Pteris wallichiana bioactives induce ferroptosis via the SLC7A11-GSH-GPX4 axis to directly suppress colorectal cancer.

[BACKGROUND] Colorectal cancer (CRC) is the second most lethal form of cancer and the third most prevalent malignancy worldwide. Surgery, chemotherapy, and targeted therapy have been extensively utilized in the treatment of CRC. However, some patients still develop resistance to these treatments. Ferroptosis is a recently discovered form of cell death that is distinct from more familiar nonapoptotic processes. Iron-dependent nonapoptotic cell death is characterised by the accumulation of lipid reactive oxygen species. It has been hypothesized that this process may contribute to the reversal of resistance to anticancer drugs. Pteris wallichiana is widely used medicinal resource, however, research on this topic is severely limited. Here we elucidate the chemopreventive effect and sensitize cisplatin-resistant CRC cells of Pteris wallichiana bioactives in extracts (PW-EA) and sensitize cisplatin-resistance CRC cells.

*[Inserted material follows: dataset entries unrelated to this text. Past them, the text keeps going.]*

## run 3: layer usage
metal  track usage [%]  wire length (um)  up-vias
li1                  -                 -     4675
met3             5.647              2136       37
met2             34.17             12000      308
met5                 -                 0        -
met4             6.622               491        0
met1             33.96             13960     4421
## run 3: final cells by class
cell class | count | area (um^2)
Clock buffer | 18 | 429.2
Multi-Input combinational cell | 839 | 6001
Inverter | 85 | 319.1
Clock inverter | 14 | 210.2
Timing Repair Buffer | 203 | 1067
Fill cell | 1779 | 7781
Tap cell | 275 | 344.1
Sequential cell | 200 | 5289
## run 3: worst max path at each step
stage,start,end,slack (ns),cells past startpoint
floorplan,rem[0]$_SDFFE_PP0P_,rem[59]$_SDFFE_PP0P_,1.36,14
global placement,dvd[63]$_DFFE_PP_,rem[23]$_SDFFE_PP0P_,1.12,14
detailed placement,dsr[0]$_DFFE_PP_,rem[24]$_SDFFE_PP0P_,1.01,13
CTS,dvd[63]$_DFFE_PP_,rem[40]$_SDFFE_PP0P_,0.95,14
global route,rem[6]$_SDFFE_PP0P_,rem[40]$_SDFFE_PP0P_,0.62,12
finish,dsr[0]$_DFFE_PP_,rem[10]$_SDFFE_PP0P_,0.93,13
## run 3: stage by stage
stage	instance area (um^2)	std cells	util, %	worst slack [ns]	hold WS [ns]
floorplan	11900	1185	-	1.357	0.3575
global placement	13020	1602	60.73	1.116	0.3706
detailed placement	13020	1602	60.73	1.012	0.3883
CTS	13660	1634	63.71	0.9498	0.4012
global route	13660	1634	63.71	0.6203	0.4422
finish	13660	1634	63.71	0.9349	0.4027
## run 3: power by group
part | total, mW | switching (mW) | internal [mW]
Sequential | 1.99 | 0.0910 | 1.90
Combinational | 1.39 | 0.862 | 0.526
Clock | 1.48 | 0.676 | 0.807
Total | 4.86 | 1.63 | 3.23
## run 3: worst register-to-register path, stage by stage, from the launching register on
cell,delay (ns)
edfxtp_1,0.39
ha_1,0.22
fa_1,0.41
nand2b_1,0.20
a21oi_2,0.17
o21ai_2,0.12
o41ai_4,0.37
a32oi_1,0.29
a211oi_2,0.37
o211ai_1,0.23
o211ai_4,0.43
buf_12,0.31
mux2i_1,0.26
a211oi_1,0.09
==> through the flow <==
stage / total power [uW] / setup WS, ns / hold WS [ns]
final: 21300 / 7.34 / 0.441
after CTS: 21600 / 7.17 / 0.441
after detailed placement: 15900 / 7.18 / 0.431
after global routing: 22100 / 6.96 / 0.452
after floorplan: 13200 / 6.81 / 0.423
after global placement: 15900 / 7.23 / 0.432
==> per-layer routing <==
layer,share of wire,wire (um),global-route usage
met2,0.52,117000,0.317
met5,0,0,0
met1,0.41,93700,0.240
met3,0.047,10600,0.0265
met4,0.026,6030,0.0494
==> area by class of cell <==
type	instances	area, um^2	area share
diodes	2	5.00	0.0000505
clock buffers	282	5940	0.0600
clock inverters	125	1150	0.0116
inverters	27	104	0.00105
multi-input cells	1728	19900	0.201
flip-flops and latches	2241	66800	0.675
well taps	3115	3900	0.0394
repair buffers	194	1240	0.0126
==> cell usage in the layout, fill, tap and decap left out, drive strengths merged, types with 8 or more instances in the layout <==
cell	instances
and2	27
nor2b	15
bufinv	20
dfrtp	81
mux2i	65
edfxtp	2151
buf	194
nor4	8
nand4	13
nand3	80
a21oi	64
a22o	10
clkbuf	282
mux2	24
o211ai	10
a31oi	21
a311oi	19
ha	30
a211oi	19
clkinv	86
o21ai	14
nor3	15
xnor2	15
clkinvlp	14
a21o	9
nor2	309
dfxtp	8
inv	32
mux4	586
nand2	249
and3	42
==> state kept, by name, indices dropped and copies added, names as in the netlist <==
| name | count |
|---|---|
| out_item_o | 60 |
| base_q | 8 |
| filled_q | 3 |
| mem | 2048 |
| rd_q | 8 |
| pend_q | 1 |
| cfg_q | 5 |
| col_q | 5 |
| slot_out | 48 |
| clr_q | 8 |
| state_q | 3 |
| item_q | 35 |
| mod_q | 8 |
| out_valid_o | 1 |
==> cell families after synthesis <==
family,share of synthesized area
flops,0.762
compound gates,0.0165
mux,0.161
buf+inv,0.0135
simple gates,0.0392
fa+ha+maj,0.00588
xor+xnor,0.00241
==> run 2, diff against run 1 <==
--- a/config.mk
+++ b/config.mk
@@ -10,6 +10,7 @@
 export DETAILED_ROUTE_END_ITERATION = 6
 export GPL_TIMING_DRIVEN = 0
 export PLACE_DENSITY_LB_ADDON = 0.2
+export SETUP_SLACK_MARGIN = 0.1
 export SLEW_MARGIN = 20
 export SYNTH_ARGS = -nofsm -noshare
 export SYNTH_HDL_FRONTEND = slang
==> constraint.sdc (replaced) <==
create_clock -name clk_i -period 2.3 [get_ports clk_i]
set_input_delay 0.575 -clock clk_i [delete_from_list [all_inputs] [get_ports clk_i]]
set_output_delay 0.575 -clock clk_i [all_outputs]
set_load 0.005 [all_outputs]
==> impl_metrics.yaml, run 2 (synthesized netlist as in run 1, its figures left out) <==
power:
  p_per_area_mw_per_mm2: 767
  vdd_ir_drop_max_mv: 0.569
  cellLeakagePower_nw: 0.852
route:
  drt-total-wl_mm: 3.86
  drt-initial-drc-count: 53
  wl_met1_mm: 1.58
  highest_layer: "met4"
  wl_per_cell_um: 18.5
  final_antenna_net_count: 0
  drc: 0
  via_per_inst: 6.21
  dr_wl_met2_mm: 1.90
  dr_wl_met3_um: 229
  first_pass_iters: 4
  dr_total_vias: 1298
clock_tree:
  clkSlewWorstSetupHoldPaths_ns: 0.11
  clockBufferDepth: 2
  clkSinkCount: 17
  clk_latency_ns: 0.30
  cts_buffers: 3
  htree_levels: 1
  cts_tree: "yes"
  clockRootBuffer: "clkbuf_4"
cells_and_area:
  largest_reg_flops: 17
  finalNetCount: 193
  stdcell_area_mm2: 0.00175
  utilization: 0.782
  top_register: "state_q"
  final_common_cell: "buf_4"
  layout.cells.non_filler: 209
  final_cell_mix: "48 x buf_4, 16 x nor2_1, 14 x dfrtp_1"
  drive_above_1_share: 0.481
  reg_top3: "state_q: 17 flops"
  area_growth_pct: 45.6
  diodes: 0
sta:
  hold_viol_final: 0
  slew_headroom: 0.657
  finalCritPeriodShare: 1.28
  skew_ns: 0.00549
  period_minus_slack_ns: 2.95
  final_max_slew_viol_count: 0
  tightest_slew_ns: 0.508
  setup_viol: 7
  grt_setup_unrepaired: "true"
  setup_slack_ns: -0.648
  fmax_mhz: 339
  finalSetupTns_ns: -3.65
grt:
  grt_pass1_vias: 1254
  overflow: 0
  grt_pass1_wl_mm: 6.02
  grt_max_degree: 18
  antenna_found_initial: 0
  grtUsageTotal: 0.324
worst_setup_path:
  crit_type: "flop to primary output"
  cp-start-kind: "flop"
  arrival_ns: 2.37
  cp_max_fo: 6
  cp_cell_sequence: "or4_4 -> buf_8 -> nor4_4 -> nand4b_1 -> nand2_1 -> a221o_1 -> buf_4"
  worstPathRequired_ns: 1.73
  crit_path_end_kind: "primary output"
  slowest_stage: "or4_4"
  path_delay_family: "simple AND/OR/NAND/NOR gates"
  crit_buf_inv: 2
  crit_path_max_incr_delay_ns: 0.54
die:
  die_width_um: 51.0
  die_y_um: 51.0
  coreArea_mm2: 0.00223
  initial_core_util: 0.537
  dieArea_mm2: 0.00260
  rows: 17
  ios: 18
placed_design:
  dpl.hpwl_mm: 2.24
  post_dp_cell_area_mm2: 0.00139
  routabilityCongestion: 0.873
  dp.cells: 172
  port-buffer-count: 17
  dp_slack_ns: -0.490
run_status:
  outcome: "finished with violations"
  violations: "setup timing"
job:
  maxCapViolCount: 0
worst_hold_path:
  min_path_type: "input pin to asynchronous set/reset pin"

[METHODS] CRC mouse models were established by treatment with azoxymethane plus dextran sulfate sodium or SW480 and HCT116 BALB/c xenografts. These cells were treated with PW-EA (10 mg/kg and 30 mg/kg) and compared to untreated controls. RNA-seq analyses were used to determine the mode of action. Ferroptosis and mitochondrial function were determined by using flow cytometry and transmission electron microscopy. Sensitization to cisplatin was analysed in drug-resistant cells and patient-derived organoid (PDO) models. Pharmacochemical parameters and distribution were assessed using serum pharmacochemistry and liquid chromatography-mass spectrometry.

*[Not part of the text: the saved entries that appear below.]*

==> config.mk <==
export PLATFORM = sky130hd
export DESIGN_NAME = ajr_ctrl
export DESIGN_NICKNAME = d
export VERILOG_FILES = /design/src/design/ajr_pkg.sv /design/src/design/ajr_fade.sv /design/src/design/ajr_ctrl.sv
export SDC_FILE = /design/constraint.sdc
export NUM_CORES = 2
export LEC_CHECK = 0
export ABC_CLOCK_PERIOD_IN_PS = 9600
export BUFFER_PORTS_ARGS = -buffer_cell sky130_fd_sc_hd__buf_2
export CORE_MARGIN = 4
export CORE_UTILIZATION = 40
export DETAILED_ROUTE_END_ITERATION = 8
export GPL_ROUTABILITY_DRIVEN = 0
export PLACE_DENSITY_LB_ADDON = 0.08
export SLEW_MARGIN = 20
export SYNTH_ARGS = -nofsm -noshare
export SYNTH_HDL_FRONTEND = slang
export SYNTH_SLANG_ARGS = --single-unit
==> constraint.sdc <==
create_clock -name i_clk -period 9.6 [get_ports i_clk]
set_input_delay 1.44 -clock i_clk [delete_from_list [all_inputs] [get_ports i_clk]]
set_output_delay 1.44 -clock i_clk [all_outputs]
set_load 0.02 [all_outputs]
==> src/design/ajr_pkg.sv <==
`timescale 1ns / 1ps
// ---------------------------------------------------------------------------
// ajr_pkg
// Shared types and constants of the audio jitter reservoir.
// ---------------------------------------------------------------------------
package ajr_pkg;

    localparam int CAPACITY_DEF     = 1024;
    localparam int FADE_LEN_DEF     = 16;
    localparam int MAX_PULL         = 64;

    localparam logic [10:0] WATERMARK_RST = 11'd256;
    localparam logic [6:0]  PULL_RST      = 7'd64;
    localparam logic [1:0]  CHANNELS_RST  = 2'd2;

    typedef enum logic [1:0] {
        CMD_WRITE  = 2'd0,
        CMD_PULL   = 2'd1,
        CMD_FINISH = 2'd2,
        CMD_CLEAR  = 2'd3
    } t_cmd;

    typedef enum logic [1:0] {
        REG_WATERMARK = 2'd0,
        REG_PULL      = 2'd1,
        REG_CHANNELS  = 2'd2
    } t_reg;

    // Store port request from the controller.
    typedef struct packed {
        logic        we;
        logic [15:0] waddr;
        logic [63:0] wdata;
        logic        re;
        logic [15:0] raddr;
    } t_mem_req;

endpackage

[RESULTS] PW-EA inhibited colorectal tumorigenesis in all CRC mouse models in a dose-dependent manner. Transcriptomic profiling and western blotting revealed that PW-EA inhibited SLC7A11 and glutathione peroxidase 4 (GPX4), which suppress ferroptosis. PW-EA inhibited the synthesis of the antioxidant glutathione (GSH) and resulted in increased lipid peroxidation. PW-EA significantly increased the sensitivity to cisplatin in drug resistant cell lines (SW480-cisplatin-R and HCT116- cisplatin-R) and PDO models to cisplatin. PW-EA exhibited likely low cytotoxicity and dose-proportional systemic exposure in mice. The PW-EA metabolites pterosin D glycoside and acetylpterosin C exhibited high oral bioavailability (74.2 % and 71.9 %, respectively).

[CONCLUSION] PW-EA manipulated ferroptosis via the SLC7A11-GSH-GPX4 axis to directly suppress CRC tumour cells and improve the efficacy of cisplatin chemotherapy in resistant lines. Pterosin D glycoside and acetylpterosin C were considered two of its active components. These findings provide novel perspectives and a scientific foundation for developing natural product-derived lead compounds in the treatment of colorectal cancer.